Seligman police chief appeals to council, wants city's pet policy changed
Loose animal complaints causing problems in city
Due to complaints by residents, Seligman Police Chief Terry Burgess would like to see a new policy in the city to deal with pets that are running loose, causing problems or potentially posing a danger to others in the city.
"Simply writing tickets does not solve the problem," Burgess said of the current law in the city. "If pets are required to have a tag, and if there's a complaint, they can be returned to their owner and a citation be issued."
Otherwise, the animal must be taken to Haven of the Ozarks, and the city must pay for any associated costs, including a charge to drop off an animal. If the owner is known, they can be held responsible for costs. The city is picking up the tab to retreive the animal, transport it to Haven, which is located in Exeter, and pay the fees. Additionally, the judge who hears animal control cases, Burgess said, will not sign a kill order for repeat offender-type scenarios, and Haven does not euthanize. Therefore, Burgess is looking for a way to actually enforce the current policy in place within the city, or create a new policy, to stop or lessen the problems to begin with.

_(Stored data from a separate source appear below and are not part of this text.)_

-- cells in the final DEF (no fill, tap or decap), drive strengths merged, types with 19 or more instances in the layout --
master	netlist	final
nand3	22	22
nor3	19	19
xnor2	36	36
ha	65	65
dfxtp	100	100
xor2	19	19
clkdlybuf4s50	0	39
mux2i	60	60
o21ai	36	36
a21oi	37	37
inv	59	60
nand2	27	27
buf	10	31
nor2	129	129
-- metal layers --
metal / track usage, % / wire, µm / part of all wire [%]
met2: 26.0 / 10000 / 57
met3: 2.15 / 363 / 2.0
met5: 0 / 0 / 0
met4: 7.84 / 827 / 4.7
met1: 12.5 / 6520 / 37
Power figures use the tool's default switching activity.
<file path="src/rtl/cbt_pkg.sv">
package cbt_pkg;
  parameter int BRP_W = 6;
  parameter int TS1_W = 4;
  parameter int TS2_W = 3;
  parameter int SJW_W = 2;
  // segment counters must hold the longest stretched first segment
  localparam int CNT_W = TS1_W + 2;

  typedef enum logic [1:0] {
    SEG_SYNC = 2'd0,
    SEG_ONE  = 2'd1,
    SEG_TWO  = 2'd2
  } seg_e;

  typedef struct packed {
    logic [BRP_W-1:0] brp;
    logic [TS1_W-1:0] ts1;
    logic [TS2_W-1:0] ts2;
    logic [SJW_W-1:0] sjw;
  } cbt_cfg_t;
endpackage

</file>
<file path="src/rtl/cbt_quantum_div.sv">
module cbt_quantum_div #(
  parameter int W = 6
) (
  input  logic         clk,
  input  logic         rst_n,
  input  logic         hold_i,
  input  logic         restart_i,
  input  logic [W-1:0] div_i,
  output logic         tick_o
);
  logic [W-1:0] cnt_q;

  assign tick_o = ~hold_i & ~restart_i & (cnt_q == div_i);

  always_ff @(posedge clk or negedge rst_n) begin
    if (!rst_n)                  cnt_q <= '0;
    else if (hold_i | restart_i) cnt_q <= '0;
    else if (cnt_q == div_i)     cnt_q <= '0;
    else                         cnt_q <= cnt_q + 1'b1;
  end
endmodule

</file>
<file path="src/rtl/cbt_segment_fsm.sv">
module cbt_segment_fsm
  import cbt_pkg::*;
(
  input  logic             clk,
  input  logic             rst_n,
  input  logic             hold_i,
  input  logic             tick_i,
  input  logic [TS1_W-1:0] ts1_i,
  input  logic [TS2_W-1:0] ts2_i,
  input  logic [SJW_W-1:0] sjw_i,
  input  logic             valid_i,
  input  logic             hard_i,
  output logic             sample_now_o,
  output logic             tx_now_o,
  output logic             start_now_o,
  output logic             sync_now_o
);
  seg_e             seg_q;
  logic [CNT_W-1:0] pc_q, lim_q;
  logic [CNT_W-1:0] jw, err1, adj1, rem2, lim_eff, len1, len2;
  logic             early, done;

  assign jw   = CNT_W'(sjw_i) + 1'b1;
  assign len1 = CNT_W'(ts1_i) + 1'b1;
  assign len2 = CNT_W'(ts2_i) + 1'b1;
  assign err1 = pc_q + 1'b1;
  assign adj1 = (err1 < jw) ? err1 : jw;
  assign rem2 = lim_q - pc_q;

  assign early = valid_i && (seg_q == SEG_TWO) && (rem2 <= jw);

  always_comb begin
    lim_eff = lim_q;
    if (valid_i && seg_q == SEG_ONE)             lim_eff = lim_q + adj1;
    else if (valid_i && seg_q == SEG_TWO && !early) lim_eff = lim_q - jw;
  end

  assign done         = tick_i && (pc_q == lim_eff - 1'b1);
  assign sync_now_o   = ~hold_i & (hard_i | early);
  assign sample_now_o = ~hold_i & ~sync_now_o & done & (seg_q == SEG_ONE);
  assign tx_now_o     = ~hold_i & (early | (~hard_i & done & (seg_q == SEG_TWO)));
  assign start_now_o  = ~hold_i & (sync_now_o | (done & (seg_q == SEG_TWO)));

  always_ff @(posedge clk or negedge rst_n) begin
    if (!rst_n) begin
      seg_q <= SEG_SYNC;
      pc_q  <= '0;
      lim_q <= CNT_W'(1);
    end else if (hold_i || sync_now_o) begin
      seg_q <= SEG_SYNC;
      pc_q  <= '0;
      lim_q <= CNT_W'(1);
    end else if (done) begin
      pc_q <= '0;
      unique case (seg_q)
        SEG_SYNC: begin seg_q <= SEG_ONE;  lim_q <= len1;      end
        SEG_ONE:  begin seg_q <= SEG_TWO;  lim_q <= len2;      end
        default:  begin seg_q <= SEG_SYNC; lim_q <= CNT_W'(1); end
      endcase
    end else begin
      lim_q <= lim_eff;
      if (tick_i) pc_q <= pc_q + 1'b1;
    end
  end
endmodule

</file>
<file path="src/rtl/cbt_idle_track.sv">
module cbt_idle_track #(
  parameter int IDLE_BITS = 11
) (
  input  logic clk,
  input  logic rst_n,
  input  logic hold_i,
  input  logic hard_i,
  input  logic sample_i,
  input  logic rx_i,
  output logic idle_o
);
  localparam int CW = $clog2(IDLE_BITS + 1);
  logic [CW-1:0] run_q;

  always_ff @(posedge clk or negedge rst_n) begin
    if (!rst_n) begin
      idle_o <= 1'b1;
      run_q  <= '0;
    end else if (hold_i) begin
      idle_o <= 1'b1;
      run_q  <= '0;
    end else if (hard_i) begin
      idle_o <= 1'b0;
      run_q  <= '0;
    end else if (sample_i) begin
      if (!rx_i) begin
        idle_o <= 1'b0;
        run_q  <= '0;
      end else if (run_q == CW'(IDLE_BITS - 1)) begin
        idle_o <= 1'b1;
      end else begin
        run_q <= run_q + 1'b1;
      end
    end
  end
endmodule

</file>
<file path="src/rtl/can_bit_timer.sv">
module can_bit_timer
  import cbt_pkg::*;
#(
  parameter int IDLE_BITS = 11
) (
  input  logic             clk,
  input  logic             rst_n,
  input  logic             standby_i,
  input  logic             cfg_we_i,
  input  logic [BRP_W-1:0] cfg_brp_i,
  input  logic [TS1_W-1:0] cfg_ts1_i,
  input  logic [TS2_W-1:0] cfg_ts2_i,
  input  logic [SJW_W-1:0] cfg_sjw_i,
  input  logic             rx_i,
  input  logic             tx_i,
  output logic             sample_o,
  output logic             rx_bit_o,
  output logic             tx_point_o,
  output logic             bit_start_o
);
  cbt_cfg_t cfg_q;
  logic     rx_q, fall, any_edge, idle, seen_q, hard, valid;
  logic     tq_tick, sample_now, tx_now, start_now, sync_now;

  // configuration only loads in standby
  always_ff @(posedge clk or negedge rst_n) begin
    if (!rst_n)                     cfg_q <= '0;
    else if (standby_i && cfg_we_i) cfg_q <= '{brp: cfg_brp_i, ts1: cfg_ts1_i,
                                               ts2: cfg_ts2_i, sjw: cfg_sjw_i};
  end

  always_ff @(posedge clk or negedge rst_n) begin
    if (!rst_n) rx_q <= 1'b1;
    else        rx_q <= rx_i;
  end

  assign fall     = rx_q & ~rx_i;
  assign any_edge = rx_q ^ rx_i;
  assign hard     = fall & idle & ~standby_i;
  assign valid    = fall & ~seen_q & ~tx_i & ~idle & ~standby_i;

  // one edge per bit may adjust timing
  always_ff @(posedge clk or negedge rst_n) begin
    if (!rst_n)         seen_q <= 1'b0;
    else if (standby_i) seen_q <= 1'b0;
    else if (sync_now)  seen_q <= 1'b1;
    else if (start_now) seen_q <= 1'b0;
    else if (any_edge)  seen_q <= 1'b1;
  end

  cbt_quantum_div #(.W(BRP_W)) u_tq (
    .clk       (clk),
    .rst_n     (rst_n),
    .hold_i    (standby_i),
    .restart_i (sync_now),
    .div_i     (cfg_q.brp),
    .tick_o    (tq_tick)
  );

  cbt_segment_fsm u_seg (
    .clk          (clk),
    .rst_n        (rst_n),
    .hold_i       (standby_i),
    .tick_i       (tq_tick),
    .ts1_i        (cfg_q.ts1),
    .ts2_i        (cfg_q.ts2),
    .sjw_i        (cfg_q.sjw),
    .valid_i      (valid),
    .hard_i       (hard),
    .sample_now_o (sample_now),
    .tx_now_o     (tx_now),
    .start_now_o  (start_now),
    .sync_now_o   (sync_now)
  );

  cbt_idle_track #(.IDLE_BITS(IDLE_BITS)) u_idle (
    .clk      (clk),
    .rst_n    (rst_n),
    .hold_i   (standby_i),
    .hard_i   (hard),
    .sample_i (sample_now),
    .rx_i     (rx_i),
    .idle_o   (idle)
  );

  always_ff @(posedge clk or negedge rst_n) begin
    if (!rst_n) begin
      sample_o    <= 1'b0;
      tx_point_o  <= 1'b0;
      bit_start_o <= 1'b0;
      rx_bit_o    <= 1'b1;
    end else begin
      sample_o    <= sample_now;
      tx_point_o  <= tx_now;
      bit_start_o <= start_now;
      if (sample_now) rx_bit_o <= rx_i;
    end
  end
endmodule

</file>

For instance, if residents knew they had to pay pound fees out of their own pockets, or other punitive measures were assessed against them for failure to control their animal, perhaps the problem would stop, Burgess said.
In his appeal to the City Council, Burgess said the Missouri Municipal League, an organization that seeks to strengthen cities through unity and cooperation for the purpose of improving government and administration, has policies outlining certain restrictions for cats and dogs.
"We have an animal-at-large policy now," said Brian Nichols, Seligman city clerk. "For instance, if it's off its leash, the owner can receive a citation. Or, if you fail to maintain control of your animal and it's deemed an animal neglect violation.
"Technically, two tickets could be issued. The first time would be the judge letting the owner off with court costs, of course officers give a warning, too. After that, the fine could be up to $500. It's up to the judge.
"With our current citation, if the owner won't comply, the next step is to impound the animal. But, we don't have a pound. We did away with ours about three years ago because of the cost. So, we'll see where it goes from that. If something was to change, he can draft an idea and bring it to the board."
Burgess said he may do that, but right now is just trying to get feedback.
Nichols said the aldermen's collective opinion on the issue was not favorable because the city already has an ordinance in place, and because of concerns of additional cost and responsibility to the city.
"Every mayor in this area has tried to come up with a solution to this problem," said Robert Hughes, alderman and mayor pro tem. "I'm not disagreeing that we have to do something, but we have to realize we're taking on an added responsibility."
Alderman Gerald Harling agreed with Hughes.
"We got into that situation before and it just costs us more and more money," he said.